● Task directions
Write the entries out exactly, with the final line being the one containing "set_input_delay 1.38 -clock".

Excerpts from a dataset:
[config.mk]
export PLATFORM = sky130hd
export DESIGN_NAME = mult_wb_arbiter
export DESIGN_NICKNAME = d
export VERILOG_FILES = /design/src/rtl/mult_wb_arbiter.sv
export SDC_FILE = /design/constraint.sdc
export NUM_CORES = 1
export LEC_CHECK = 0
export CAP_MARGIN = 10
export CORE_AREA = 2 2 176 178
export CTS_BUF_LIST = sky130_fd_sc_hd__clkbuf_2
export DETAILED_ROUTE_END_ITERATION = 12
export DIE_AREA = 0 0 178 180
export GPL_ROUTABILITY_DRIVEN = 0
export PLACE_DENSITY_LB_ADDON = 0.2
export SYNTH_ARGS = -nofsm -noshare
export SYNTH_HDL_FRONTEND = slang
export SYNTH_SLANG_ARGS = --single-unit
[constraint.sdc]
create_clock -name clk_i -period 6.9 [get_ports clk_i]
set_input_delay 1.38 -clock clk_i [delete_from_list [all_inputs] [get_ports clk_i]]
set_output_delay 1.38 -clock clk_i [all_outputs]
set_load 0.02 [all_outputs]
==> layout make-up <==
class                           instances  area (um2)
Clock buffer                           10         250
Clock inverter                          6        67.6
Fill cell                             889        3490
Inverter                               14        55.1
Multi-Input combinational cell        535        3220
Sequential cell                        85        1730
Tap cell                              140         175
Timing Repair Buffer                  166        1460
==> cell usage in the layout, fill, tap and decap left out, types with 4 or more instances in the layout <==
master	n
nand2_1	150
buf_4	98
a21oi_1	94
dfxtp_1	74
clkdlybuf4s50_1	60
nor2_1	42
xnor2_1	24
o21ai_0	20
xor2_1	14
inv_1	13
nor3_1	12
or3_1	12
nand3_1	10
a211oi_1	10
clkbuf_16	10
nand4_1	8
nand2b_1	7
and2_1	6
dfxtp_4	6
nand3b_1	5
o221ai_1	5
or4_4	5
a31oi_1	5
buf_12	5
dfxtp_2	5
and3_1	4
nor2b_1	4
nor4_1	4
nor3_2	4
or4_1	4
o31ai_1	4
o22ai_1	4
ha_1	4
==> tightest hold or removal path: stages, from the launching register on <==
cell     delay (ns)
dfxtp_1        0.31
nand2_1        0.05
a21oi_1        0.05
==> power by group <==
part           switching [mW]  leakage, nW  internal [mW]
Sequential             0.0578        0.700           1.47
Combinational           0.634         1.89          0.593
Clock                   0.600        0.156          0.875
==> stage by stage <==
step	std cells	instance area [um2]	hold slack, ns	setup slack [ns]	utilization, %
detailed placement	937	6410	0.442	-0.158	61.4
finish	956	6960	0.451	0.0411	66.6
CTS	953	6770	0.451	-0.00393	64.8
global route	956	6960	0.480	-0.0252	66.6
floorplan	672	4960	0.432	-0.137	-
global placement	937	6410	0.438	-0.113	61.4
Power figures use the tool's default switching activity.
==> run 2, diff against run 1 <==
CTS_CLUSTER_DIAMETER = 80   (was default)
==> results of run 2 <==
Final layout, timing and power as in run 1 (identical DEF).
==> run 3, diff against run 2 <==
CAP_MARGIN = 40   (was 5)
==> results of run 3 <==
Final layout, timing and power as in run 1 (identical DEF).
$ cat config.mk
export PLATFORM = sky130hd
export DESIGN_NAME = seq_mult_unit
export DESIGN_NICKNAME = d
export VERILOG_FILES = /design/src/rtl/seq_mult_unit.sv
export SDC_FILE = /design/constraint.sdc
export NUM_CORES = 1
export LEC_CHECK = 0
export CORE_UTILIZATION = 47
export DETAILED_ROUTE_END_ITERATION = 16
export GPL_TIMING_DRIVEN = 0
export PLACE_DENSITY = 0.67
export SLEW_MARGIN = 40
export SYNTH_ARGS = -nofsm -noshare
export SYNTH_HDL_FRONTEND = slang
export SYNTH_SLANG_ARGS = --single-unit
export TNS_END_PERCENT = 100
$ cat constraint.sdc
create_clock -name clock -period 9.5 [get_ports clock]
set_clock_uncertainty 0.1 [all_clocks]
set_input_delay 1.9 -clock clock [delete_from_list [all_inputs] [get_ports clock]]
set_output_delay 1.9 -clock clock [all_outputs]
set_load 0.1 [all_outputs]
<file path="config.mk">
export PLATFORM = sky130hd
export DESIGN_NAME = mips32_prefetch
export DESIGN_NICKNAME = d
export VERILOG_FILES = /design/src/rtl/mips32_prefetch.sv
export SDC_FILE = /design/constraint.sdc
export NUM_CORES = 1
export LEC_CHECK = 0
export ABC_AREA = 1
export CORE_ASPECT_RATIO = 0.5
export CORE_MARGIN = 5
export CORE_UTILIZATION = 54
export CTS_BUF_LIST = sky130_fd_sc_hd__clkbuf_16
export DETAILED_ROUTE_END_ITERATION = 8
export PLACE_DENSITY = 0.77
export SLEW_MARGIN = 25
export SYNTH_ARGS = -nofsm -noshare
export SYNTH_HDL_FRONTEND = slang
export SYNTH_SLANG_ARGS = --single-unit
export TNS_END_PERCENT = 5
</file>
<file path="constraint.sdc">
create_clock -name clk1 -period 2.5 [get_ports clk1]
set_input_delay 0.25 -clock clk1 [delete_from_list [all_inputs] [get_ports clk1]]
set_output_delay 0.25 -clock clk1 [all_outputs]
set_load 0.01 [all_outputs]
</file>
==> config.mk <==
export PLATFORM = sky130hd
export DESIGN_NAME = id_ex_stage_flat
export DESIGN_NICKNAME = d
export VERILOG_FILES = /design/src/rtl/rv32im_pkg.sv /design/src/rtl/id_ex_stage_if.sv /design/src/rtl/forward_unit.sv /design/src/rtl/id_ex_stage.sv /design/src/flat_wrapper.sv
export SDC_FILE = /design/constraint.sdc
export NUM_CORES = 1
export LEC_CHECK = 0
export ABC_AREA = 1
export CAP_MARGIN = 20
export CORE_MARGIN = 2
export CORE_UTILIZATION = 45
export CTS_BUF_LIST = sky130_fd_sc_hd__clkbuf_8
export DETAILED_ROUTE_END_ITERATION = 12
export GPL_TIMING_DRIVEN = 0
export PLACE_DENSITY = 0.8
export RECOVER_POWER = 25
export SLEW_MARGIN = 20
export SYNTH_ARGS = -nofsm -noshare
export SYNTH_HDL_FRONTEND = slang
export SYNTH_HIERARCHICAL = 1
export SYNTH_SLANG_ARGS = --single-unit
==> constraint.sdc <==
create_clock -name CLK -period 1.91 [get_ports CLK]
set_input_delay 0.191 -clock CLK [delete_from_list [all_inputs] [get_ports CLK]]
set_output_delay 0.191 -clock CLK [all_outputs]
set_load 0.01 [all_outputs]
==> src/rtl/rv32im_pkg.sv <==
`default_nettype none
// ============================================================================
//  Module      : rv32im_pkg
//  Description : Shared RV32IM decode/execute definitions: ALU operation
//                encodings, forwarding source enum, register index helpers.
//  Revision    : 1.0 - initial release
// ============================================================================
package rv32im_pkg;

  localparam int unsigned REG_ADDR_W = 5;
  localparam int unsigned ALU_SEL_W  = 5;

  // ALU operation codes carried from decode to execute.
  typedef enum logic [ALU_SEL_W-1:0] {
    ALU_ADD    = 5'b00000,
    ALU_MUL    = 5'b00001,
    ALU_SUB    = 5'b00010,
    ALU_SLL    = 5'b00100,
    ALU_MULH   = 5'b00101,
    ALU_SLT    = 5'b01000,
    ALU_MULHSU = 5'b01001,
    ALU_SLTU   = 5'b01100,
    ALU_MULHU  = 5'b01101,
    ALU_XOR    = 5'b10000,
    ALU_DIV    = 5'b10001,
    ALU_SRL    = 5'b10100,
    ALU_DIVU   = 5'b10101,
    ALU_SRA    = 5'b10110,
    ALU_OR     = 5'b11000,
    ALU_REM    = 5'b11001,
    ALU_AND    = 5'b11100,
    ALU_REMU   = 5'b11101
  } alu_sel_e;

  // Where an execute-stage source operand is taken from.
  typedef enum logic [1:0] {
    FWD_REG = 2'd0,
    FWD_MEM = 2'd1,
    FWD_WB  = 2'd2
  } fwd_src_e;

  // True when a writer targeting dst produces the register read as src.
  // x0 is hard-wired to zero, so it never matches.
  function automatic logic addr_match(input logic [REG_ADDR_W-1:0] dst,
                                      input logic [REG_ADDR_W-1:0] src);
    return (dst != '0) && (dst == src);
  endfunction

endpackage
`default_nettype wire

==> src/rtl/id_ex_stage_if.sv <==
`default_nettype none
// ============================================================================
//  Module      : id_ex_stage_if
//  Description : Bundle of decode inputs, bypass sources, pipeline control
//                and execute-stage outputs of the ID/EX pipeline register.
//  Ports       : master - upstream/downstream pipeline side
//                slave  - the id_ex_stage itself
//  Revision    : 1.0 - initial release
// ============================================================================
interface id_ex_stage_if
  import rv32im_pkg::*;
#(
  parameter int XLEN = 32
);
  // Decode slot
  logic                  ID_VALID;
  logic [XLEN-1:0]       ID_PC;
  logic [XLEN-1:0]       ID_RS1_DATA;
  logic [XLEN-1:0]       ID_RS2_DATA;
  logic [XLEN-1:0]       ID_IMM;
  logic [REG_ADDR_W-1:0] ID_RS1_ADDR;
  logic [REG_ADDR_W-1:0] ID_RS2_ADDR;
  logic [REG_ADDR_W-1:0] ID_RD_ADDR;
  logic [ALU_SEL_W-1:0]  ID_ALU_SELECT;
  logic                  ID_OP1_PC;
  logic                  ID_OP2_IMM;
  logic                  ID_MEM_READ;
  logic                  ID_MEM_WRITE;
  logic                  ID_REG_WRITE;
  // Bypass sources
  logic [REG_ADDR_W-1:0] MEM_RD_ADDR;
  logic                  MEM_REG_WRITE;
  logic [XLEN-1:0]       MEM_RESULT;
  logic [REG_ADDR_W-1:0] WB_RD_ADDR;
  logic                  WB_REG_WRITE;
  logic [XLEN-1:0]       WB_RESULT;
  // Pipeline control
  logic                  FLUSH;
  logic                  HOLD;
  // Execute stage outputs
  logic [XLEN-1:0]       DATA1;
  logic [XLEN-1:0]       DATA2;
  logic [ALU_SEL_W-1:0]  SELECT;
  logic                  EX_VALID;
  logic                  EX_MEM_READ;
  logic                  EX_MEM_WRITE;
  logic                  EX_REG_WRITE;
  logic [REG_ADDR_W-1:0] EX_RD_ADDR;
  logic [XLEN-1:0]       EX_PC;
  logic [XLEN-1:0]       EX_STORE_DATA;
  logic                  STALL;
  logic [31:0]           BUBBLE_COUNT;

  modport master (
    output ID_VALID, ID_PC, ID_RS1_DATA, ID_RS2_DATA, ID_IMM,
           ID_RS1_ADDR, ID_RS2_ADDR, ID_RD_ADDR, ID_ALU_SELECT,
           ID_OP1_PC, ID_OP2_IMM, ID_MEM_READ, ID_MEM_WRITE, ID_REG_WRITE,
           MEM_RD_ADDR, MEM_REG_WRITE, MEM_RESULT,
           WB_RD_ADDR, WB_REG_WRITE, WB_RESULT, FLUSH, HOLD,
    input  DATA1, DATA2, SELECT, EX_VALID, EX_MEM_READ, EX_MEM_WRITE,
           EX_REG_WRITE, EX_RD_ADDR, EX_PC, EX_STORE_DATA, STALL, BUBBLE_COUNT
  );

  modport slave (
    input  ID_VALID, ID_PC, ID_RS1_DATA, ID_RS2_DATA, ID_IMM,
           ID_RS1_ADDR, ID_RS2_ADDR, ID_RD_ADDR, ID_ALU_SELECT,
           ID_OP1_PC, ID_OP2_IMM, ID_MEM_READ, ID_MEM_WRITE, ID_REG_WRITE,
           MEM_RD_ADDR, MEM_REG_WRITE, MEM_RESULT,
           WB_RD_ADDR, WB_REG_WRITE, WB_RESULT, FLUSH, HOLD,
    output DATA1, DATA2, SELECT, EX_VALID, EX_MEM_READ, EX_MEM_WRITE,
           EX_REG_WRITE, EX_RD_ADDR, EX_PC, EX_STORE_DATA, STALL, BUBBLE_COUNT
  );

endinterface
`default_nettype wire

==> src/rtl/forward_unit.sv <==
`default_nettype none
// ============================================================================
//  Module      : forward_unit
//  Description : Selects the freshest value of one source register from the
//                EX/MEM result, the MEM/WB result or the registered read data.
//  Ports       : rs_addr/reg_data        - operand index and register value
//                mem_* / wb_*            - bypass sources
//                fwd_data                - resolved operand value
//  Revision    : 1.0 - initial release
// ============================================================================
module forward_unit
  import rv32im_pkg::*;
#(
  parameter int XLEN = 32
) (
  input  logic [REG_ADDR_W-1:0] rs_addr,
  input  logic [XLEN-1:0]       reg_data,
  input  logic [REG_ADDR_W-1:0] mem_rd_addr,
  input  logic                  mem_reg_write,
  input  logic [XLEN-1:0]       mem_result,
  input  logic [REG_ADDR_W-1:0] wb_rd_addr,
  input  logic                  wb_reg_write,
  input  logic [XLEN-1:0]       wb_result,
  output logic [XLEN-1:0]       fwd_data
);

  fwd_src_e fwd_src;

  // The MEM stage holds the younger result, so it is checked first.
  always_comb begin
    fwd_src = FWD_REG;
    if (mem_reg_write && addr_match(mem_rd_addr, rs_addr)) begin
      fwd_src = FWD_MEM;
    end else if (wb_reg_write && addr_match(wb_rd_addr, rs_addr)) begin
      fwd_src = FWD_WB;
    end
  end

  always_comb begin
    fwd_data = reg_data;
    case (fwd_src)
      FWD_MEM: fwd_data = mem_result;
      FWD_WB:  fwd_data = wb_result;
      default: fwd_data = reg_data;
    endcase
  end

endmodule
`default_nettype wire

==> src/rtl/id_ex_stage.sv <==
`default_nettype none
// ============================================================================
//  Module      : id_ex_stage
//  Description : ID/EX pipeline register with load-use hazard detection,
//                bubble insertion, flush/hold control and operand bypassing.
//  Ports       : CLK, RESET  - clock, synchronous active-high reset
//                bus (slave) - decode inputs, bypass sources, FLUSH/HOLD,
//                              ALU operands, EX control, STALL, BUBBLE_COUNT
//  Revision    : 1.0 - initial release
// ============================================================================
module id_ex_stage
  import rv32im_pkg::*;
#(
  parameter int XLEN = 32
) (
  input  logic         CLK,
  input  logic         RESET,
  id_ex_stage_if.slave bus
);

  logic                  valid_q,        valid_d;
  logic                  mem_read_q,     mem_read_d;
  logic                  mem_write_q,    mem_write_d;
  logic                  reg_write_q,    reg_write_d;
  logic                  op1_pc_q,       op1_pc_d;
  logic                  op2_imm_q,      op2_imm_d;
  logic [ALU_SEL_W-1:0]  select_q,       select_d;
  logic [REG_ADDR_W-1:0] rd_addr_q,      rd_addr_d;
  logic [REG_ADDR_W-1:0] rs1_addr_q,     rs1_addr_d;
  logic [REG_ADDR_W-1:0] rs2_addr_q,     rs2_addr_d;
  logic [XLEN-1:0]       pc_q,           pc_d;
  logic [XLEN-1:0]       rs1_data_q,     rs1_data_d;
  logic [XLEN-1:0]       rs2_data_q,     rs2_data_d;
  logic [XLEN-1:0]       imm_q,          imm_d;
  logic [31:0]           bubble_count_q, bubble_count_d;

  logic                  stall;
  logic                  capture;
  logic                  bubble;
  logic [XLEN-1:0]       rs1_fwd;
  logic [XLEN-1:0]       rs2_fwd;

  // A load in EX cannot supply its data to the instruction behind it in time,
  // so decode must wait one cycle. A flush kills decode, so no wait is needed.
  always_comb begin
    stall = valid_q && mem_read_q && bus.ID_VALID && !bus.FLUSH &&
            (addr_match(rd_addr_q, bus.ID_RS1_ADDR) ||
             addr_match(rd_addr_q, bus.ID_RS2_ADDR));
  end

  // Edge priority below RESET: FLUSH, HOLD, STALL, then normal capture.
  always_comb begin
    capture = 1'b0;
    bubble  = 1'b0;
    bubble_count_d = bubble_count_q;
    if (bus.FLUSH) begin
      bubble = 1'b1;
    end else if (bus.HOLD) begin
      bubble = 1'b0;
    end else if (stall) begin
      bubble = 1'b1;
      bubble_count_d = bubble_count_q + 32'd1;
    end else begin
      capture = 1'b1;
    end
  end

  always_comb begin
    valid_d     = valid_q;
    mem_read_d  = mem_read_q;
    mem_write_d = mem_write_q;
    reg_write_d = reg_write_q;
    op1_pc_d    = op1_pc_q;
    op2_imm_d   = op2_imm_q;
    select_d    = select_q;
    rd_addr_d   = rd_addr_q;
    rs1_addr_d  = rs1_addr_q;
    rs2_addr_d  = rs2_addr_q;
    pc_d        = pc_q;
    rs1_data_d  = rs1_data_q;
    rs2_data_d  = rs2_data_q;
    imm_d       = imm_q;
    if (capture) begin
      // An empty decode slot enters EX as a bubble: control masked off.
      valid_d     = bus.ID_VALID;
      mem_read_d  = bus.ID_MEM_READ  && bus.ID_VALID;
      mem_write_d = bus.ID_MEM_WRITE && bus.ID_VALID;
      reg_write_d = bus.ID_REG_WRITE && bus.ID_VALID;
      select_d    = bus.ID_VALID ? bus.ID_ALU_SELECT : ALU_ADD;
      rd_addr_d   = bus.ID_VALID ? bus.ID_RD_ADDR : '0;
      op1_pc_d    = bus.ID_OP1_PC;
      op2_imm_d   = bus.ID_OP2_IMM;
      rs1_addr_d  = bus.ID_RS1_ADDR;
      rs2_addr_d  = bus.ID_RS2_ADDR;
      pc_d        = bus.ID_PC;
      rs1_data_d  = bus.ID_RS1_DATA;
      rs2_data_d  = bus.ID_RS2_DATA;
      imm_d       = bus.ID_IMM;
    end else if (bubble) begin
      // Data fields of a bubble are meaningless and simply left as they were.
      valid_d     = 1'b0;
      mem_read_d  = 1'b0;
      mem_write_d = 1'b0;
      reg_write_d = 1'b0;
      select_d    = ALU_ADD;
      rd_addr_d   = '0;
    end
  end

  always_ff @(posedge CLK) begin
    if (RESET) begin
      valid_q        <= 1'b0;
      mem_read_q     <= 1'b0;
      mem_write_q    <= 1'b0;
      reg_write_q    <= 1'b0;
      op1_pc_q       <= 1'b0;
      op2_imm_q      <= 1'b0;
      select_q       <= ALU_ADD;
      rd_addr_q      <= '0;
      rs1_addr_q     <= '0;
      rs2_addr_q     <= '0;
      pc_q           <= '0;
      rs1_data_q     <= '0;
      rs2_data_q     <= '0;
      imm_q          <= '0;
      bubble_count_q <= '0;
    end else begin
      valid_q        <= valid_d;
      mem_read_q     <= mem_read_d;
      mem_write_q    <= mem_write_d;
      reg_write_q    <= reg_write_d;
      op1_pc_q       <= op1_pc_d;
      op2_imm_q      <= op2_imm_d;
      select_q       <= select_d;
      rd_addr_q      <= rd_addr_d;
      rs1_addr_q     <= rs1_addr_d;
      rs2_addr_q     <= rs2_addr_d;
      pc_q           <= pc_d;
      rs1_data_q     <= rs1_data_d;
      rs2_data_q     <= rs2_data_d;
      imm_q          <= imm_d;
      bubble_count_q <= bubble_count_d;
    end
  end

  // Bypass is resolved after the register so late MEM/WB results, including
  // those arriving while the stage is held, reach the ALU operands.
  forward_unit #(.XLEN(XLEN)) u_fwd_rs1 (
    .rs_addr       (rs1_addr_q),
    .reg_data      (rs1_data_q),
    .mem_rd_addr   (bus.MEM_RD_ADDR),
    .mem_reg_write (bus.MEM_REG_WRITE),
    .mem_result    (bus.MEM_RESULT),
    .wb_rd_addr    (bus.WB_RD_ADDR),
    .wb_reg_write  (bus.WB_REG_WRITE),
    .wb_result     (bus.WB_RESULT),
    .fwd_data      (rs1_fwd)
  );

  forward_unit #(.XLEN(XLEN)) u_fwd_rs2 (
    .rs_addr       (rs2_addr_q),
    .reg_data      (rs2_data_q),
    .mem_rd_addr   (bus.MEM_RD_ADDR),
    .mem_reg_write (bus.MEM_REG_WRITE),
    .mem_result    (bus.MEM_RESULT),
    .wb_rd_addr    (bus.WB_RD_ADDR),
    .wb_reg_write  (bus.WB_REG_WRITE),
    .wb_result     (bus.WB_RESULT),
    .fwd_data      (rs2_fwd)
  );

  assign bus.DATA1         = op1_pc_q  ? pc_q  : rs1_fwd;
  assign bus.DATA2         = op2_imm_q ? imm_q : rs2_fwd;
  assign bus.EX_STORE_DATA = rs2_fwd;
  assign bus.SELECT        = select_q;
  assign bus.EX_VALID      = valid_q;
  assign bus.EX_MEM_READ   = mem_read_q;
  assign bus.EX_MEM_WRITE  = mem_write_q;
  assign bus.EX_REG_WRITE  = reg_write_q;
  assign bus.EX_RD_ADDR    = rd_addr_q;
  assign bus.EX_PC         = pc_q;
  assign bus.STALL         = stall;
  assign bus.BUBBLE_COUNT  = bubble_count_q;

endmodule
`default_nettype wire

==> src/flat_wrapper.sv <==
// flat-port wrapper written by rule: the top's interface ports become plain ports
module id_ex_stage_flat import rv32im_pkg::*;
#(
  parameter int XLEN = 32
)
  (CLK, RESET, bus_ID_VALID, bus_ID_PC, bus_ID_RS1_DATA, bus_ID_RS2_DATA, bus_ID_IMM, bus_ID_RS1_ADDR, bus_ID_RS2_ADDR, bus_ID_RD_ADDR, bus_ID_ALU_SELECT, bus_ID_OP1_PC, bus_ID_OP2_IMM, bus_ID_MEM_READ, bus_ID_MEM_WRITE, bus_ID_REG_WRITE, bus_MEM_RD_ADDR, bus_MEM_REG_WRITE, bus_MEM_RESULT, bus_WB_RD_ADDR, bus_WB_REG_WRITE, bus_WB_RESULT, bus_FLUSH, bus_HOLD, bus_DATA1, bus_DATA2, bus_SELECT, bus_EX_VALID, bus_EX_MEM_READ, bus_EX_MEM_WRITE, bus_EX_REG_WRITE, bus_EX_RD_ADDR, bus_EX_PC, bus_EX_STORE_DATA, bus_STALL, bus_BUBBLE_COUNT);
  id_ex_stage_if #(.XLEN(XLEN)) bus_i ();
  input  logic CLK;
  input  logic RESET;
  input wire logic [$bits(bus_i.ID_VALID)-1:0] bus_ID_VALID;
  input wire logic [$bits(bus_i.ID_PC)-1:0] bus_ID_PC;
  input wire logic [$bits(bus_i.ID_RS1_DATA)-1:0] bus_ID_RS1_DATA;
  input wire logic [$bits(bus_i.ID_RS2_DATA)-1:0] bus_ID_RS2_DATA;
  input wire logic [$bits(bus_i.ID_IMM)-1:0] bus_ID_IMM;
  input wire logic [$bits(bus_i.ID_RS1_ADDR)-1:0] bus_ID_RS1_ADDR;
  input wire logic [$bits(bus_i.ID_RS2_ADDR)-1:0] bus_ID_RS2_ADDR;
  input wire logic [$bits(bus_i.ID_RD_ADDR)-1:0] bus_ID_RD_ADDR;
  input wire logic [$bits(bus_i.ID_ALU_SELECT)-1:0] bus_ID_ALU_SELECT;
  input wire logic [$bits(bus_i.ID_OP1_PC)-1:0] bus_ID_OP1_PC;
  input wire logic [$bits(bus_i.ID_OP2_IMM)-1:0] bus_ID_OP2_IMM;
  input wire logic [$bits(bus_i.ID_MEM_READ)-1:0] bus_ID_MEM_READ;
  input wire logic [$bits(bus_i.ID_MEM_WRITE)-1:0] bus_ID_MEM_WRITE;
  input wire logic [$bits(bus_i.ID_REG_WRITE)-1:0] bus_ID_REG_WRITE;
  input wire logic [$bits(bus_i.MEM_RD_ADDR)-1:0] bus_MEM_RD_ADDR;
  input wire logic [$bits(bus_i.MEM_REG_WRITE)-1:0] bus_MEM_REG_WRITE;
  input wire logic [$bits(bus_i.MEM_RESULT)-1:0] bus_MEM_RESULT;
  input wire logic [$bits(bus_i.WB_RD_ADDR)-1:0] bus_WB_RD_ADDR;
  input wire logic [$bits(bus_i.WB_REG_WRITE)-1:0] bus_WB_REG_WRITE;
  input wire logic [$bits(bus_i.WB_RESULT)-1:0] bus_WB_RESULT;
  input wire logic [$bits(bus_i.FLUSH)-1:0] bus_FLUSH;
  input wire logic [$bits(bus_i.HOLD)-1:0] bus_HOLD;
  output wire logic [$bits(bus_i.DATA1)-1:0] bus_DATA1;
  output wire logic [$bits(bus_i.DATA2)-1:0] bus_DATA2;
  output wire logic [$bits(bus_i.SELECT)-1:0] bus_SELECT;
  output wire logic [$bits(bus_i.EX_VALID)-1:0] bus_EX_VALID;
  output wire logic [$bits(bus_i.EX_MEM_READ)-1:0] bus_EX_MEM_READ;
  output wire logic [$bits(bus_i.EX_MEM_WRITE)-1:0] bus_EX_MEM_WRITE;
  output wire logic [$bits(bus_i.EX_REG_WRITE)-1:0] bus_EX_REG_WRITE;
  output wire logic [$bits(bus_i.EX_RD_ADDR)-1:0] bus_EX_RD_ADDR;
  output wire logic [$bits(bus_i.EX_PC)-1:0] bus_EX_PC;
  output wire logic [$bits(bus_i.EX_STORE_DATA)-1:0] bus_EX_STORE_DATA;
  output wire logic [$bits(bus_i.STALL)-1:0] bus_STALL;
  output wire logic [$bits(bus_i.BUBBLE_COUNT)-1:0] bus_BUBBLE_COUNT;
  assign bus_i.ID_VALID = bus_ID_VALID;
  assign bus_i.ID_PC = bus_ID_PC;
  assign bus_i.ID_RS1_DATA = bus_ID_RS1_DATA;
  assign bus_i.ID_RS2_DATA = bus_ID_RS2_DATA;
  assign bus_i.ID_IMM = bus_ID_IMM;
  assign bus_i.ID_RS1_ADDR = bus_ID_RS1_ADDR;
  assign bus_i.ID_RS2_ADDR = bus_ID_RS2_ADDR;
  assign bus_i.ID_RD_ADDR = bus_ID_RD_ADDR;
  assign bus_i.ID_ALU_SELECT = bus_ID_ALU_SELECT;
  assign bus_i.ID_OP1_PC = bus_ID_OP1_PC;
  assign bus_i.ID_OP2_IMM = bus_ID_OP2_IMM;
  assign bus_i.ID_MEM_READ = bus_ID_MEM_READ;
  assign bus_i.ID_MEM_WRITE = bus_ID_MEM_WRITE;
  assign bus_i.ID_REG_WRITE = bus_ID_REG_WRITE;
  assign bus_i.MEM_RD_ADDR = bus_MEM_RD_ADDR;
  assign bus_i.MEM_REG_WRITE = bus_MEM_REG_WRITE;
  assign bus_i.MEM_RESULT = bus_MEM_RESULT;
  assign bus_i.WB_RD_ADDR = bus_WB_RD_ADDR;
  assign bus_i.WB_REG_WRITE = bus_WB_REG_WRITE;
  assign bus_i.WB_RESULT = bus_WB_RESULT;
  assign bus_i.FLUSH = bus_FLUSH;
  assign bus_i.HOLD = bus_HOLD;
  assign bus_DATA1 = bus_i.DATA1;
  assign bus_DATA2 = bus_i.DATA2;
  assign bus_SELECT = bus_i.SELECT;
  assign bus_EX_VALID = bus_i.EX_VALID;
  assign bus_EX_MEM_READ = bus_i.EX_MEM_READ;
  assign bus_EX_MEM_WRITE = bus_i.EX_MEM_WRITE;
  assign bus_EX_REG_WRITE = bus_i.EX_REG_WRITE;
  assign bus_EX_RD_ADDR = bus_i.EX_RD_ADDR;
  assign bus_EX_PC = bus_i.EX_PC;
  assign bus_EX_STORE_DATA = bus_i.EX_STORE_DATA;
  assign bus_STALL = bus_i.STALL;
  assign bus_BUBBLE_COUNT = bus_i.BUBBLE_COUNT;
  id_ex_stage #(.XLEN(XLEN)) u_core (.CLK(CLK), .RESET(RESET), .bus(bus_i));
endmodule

● Task response
[config.mk]
export PLATFORM = sky130hd
export DESIGN_NAME = mult_wb_arbiter
export DESIGN_NICKNAME = d
export VERILOG_FILES = /design/src/rtl/mult_wb_arbiter.sv
export SDC_FILE = /design/constraint.sdc
export NUM_CORES = 1
export LEC_CHECK = 0
export CAP_MARGIN = 10
export CORE_AREA = 2 2 176 178
export CTS_BUF_LIST = sky130_fd_sc_hd__clkbuf_2
export DETAILED_ROUTE_END_ITERATION = 12
export DIE_AREA = 0 0 178 180
export GPL_ROUTABILITY_DRIVEN = 0
export PLACE_DENSITY_LB_ADDON = 0.2
export SYNTH_ARGS = -nofsm -noshare
export SYNTH_HDL_FRONTEND = slang
export SYNTH_SLANG_ARGS = --single-unit
[constraint.sdc]
create_clock -name clk_i -period 6.9 [get_ports clk_i]
set_input_delay 1.38 -clock clk_i [delete_from_list [all_inputs] [get_ports clk_i]]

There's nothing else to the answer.